**Assignment:**
Look through the listing below and report every line that contains "printf".
------ Recorded data
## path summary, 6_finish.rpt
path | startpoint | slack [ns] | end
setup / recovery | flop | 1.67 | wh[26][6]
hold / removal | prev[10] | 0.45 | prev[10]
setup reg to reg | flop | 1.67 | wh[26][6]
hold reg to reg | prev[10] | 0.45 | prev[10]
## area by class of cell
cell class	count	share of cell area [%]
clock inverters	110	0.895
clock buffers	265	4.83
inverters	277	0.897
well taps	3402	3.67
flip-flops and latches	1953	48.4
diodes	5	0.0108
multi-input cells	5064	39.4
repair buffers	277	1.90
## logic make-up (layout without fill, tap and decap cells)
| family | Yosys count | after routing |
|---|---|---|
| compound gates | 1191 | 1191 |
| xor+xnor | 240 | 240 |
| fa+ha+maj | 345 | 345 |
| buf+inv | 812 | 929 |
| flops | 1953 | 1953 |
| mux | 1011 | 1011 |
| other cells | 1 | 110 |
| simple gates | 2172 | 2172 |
------------
------ Recorded data
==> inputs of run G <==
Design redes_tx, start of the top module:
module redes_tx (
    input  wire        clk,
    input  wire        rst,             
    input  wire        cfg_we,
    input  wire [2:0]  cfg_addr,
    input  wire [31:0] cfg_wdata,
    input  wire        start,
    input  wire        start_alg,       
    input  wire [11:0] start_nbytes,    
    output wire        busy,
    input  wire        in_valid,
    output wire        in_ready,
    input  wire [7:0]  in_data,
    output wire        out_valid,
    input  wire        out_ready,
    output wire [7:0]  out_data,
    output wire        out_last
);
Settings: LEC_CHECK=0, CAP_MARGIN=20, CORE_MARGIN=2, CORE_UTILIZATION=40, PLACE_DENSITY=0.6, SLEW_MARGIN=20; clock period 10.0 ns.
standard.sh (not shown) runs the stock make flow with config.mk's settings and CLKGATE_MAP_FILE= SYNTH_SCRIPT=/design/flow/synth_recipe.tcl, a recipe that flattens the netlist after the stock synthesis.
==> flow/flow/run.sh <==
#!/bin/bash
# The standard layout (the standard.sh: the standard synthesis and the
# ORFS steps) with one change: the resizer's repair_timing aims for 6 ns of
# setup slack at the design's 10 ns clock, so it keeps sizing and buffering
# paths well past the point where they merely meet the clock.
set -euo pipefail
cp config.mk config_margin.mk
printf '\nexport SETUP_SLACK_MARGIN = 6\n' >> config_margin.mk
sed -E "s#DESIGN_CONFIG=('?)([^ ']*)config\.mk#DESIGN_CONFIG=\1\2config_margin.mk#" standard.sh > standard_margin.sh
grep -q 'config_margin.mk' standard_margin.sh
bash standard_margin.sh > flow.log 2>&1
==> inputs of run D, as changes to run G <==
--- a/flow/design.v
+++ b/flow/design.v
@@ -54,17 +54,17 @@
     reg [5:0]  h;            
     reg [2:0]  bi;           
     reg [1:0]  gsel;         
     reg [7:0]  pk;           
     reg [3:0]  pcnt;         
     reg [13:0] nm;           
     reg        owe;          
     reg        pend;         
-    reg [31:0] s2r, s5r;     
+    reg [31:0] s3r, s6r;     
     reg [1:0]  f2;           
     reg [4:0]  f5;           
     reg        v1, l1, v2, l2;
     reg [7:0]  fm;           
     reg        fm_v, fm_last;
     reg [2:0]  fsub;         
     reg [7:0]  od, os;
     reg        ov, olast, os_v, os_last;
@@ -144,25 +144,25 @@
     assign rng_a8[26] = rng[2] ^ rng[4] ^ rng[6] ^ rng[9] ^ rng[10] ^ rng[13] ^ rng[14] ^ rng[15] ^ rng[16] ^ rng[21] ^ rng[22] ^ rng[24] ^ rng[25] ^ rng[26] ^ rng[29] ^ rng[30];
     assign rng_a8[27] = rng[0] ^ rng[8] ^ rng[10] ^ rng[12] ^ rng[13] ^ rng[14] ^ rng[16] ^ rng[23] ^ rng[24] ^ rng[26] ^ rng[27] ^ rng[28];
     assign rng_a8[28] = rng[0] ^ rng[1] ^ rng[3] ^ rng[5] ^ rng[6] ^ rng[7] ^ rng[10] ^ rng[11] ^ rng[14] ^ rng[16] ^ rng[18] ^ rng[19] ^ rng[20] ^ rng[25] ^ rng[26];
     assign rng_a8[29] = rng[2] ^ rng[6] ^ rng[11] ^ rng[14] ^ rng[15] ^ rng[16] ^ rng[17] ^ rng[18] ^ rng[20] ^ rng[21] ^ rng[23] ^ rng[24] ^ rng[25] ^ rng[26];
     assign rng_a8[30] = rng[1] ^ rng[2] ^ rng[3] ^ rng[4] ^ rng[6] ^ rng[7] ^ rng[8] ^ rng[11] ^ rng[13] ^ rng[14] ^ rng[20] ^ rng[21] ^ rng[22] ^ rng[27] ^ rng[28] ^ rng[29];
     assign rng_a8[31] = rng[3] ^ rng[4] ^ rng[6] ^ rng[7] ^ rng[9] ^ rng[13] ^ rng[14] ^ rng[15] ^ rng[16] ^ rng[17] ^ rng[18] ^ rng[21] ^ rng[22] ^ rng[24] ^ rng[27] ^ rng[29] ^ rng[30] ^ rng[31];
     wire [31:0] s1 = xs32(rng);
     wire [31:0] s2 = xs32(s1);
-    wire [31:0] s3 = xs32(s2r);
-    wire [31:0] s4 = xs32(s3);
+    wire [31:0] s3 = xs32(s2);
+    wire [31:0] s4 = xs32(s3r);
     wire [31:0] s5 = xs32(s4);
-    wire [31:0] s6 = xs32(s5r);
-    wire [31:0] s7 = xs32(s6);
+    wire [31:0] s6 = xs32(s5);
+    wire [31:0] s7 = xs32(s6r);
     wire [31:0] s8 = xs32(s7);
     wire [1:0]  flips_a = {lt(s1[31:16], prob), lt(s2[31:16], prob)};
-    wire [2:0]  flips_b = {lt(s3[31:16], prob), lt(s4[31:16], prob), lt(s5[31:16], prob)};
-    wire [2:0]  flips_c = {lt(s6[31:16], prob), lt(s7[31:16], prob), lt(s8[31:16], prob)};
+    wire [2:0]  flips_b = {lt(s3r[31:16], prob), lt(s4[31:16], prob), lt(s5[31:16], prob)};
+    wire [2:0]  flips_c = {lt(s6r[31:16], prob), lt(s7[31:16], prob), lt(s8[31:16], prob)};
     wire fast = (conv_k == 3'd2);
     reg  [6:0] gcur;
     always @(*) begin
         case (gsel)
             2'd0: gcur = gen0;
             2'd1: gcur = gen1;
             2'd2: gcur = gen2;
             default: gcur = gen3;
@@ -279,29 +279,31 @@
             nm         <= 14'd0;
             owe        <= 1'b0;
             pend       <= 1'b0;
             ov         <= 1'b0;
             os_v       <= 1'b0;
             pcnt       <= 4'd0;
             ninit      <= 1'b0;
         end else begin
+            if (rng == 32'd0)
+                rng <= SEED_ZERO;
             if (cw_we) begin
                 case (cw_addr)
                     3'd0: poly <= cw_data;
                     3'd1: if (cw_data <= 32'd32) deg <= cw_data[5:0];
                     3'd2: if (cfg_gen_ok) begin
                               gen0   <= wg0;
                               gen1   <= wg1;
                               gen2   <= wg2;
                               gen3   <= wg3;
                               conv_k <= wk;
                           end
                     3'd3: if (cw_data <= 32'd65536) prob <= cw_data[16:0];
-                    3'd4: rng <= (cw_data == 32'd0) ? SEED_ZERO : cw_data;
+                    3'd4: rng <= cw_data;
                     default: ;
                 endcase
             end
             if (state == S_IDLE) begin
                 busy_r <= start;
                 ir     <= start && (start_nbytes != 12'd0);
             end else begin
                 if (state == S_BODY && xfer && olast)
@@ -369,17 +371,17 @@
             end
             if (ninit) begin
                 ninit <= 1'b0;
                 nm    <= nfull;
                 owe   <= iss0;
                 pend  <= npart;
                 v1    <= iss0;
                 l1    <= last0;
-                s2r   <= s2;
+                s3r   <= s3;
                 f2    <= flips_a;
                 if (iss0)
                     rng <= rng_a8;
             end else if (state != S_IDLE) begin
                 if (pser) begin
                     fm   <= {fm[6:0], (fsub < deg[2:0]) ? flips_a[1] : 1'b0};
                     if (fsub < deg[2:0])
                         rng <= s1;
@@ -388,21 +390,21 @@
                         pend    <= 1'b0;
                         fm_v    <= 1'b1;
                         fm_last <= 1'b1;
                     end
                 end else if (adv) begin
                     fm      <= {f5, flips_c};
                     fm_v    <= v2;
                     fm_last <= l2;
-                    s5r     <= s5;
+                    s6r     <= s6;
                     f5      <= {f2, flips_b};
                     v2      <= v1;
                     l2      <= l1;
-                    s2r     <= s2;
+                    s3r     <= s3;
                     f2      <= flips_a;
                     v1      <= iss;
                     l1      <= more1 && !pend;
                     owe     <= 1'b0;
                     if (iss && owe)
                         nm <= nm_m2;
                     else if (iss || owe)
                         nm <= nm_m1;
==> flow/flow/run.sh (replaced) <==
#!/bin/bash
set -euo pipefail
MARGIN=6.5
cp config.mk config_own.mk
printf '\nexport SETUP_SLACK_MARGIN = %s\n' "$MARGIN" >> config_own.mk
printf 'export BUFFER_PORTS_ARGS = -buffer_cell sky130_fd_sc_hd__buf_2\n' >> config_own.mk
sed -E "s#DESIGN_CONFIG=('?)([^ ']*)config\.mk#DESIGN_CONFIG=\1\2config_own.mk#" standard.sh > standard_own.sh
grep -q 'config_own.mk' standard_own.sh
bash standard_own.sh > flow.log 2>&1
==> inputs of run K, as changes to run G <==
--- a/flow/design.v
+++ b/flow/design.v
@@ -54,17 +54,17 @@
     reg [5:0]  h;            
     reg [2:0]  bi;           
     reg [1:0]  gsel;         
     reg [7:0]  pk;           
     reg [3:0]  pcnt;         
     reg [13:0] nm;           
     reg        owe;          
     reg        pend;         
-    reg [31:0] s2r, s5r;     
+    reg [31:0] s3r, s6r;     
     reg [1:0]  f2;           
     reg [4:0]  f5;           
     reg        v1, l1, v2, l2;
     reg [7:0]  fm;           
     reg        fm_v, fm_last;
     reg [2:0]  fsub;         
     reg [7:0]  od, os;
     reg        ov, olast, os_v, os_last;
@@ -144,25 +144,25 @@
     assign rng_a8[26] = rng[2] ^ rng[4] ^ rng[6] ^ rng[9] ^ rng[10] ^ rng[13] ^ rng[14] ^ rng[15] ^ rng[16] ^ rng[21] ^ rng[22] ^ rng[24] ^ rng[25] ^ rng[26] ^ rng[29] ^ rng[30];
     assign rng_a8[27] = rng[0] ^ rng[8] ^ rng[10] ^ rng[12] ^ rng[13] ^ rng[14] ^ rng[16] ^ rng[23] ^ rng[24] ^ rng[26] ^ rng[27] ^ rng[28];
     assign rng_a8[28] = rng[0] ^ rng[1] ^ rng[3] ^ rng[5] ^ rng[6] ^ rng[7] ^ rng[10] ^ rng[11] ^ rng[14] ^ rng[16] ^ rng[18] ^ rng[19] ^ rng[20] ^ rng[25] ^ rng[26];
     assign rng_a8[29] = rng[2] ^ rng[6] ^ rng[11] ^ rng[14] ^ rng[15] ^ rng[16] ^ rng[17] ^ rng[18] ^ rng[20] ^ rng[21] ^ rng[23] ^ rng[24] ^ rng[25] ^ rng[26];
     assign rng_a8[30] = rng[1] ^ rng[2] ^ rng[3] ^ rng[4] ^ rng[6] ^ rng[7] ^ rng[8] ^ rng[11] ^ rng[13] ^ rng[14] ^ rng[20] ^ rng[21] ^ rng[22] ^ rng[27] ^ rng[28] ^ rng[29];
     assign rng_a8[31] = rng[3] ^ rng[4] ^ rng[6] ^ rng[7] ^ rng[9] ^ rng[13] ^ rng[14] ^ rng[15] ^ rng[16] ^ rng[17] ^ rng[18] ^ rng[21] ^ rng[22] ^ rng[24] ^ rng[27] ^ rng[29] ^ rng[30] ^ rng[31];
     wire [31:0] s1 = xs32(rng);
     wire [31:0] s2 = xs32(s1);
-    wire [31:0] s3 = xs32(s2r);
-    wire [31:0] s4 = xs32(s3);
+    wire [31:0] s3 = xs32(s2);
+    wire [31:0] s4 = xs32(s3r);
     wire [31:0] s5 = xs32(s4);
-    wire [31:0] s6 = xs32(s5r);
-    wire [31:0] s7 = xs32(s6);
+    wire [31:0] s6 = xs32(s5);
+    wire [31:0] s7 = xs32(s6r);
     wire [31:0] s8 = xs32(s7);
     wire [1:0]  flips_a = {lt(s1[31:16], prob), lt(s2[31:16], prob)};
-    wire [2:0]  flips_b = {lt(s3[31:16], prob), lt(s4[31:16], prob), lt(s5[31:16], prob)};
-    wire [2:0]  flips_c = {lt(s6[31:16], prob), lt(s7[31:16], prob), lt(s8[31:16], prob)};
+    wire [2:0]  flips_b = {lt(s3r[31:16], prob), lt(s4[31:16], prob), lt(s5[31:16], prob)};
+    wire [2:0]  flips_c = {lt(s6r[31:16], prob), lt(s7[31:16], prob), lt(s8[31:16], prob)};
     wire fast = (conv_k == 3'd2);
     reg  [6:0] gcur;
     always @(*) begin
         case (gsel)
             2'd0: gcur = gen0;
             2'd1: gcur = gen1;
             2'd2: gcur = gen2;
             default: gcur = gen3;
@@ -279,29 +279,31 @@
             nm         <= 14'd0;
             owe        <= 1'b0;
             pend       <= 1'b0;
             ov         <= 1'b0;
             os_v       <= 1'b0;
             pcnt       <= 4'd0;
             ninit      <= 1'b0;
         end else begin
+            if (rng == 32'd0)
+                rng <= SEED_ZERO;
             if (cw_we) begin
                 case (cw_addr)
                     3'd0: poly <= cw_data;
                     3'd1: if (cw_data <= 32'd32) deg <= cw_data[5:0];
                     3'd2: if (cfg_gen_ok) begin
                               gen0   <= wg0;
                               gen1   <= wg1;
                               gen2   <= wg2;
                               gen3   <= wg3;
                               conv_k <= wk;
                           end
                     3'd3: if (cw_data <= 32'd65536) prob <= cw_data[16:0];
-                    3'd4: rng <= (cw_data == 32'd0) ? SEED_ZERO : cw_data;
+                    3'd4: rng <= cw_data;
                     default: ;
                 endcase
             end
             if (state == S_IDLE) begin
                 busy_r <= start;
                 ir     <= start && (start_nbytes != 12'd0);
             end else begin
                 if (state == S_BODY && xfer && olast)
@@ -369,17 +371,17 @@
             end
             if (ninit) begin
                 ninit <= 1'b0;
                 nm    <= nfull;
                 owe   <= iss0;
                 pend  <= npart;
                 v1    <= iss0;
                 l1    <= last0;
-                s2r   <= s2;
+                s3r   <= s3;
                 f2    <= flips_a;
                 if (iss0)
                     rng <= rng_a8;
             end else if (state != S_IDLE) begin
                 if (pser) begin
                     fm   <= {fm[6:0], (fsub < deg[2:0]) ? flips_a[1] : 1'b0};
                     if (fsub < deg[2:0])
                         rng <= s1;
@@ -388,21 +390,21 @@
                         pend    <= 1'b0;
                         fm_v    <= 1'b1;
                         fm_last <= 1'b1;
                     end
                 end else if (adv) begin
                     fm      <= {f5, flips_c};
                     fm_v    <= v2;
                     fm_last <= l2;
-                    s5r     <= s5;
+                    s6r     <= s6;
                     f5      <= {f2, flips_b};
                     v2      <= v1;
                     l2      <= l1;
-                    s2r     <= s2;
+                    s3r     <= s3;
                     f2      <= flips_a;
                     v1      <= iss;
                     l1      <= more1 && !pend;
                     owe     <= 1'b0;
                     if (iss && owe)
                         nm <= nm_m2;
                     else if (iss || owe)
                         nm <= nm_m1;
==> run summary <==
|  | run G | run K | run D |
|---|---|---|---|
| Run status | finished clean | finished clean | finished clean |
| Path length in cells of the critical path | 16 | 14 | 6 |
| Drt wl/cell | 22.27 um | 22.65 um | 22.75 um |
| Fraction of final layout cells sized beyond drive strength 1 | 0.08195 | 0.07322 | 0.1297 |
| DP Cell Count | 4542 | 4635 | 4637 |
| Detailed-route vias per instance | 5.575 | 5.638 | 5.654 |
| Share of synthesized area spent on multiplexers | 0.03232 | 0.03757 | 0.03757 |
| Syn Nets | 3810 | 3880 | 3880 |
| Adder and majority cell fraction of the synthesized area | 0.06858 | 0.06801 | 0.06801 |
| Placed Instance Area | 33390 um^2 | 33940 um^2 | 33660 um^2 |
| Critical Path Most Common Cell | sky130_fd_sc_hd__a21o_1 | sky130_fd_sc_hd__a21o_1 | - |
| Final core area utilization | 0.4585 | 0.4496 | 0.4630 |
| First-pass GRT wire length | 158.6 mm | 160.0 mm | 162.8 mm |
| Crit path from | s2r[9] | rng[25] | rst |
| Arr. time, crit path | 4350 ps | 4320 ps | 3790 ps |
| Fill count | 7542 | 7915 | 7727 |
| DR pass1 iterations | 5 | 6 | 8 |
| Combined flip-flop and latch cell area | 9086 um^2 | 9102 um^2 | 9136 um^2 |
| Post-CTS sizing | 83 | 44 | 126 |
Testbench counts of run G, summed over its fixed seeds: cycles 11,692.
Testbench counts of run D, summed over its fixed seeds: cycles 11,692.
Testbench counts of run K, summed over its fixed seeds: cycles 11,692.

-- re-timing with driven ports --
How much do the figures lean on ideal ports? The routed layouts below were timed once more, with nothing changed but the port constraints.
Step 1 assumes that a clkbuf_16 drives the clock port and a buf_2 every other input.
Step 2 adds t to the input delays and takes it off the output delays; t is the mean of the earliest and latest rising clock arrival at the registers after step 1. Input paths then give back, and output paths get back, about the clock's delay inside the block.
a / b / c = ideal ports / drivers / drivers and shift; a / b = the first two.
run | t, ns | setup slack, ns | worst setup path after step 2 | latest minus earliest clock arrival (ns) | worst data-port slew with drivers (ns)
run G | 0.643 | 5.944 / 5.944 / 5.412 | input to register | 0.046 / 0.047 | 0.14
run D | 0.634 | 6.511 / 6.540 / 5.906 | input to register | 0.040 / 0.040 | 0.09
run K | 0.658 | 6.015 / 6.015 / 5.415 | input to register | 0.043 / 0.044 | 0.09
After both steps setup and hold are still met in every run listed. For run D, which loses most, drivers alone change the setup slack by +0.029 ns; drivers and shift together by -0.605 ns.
------------
**Result of this task:**
printf '\nexport SETUP_SLACK_MARGIN = 6\n' >> config_margin.mk
printf '\nexport SETUP_SLACK_MARGIN = %s\n' "$MARGIN" >> config_own.mk
printf 'export BUFFER_PORTS_ARGS = -buffer_cell sky130_fd_sc_hd__buf_2\n' >> config_own.mk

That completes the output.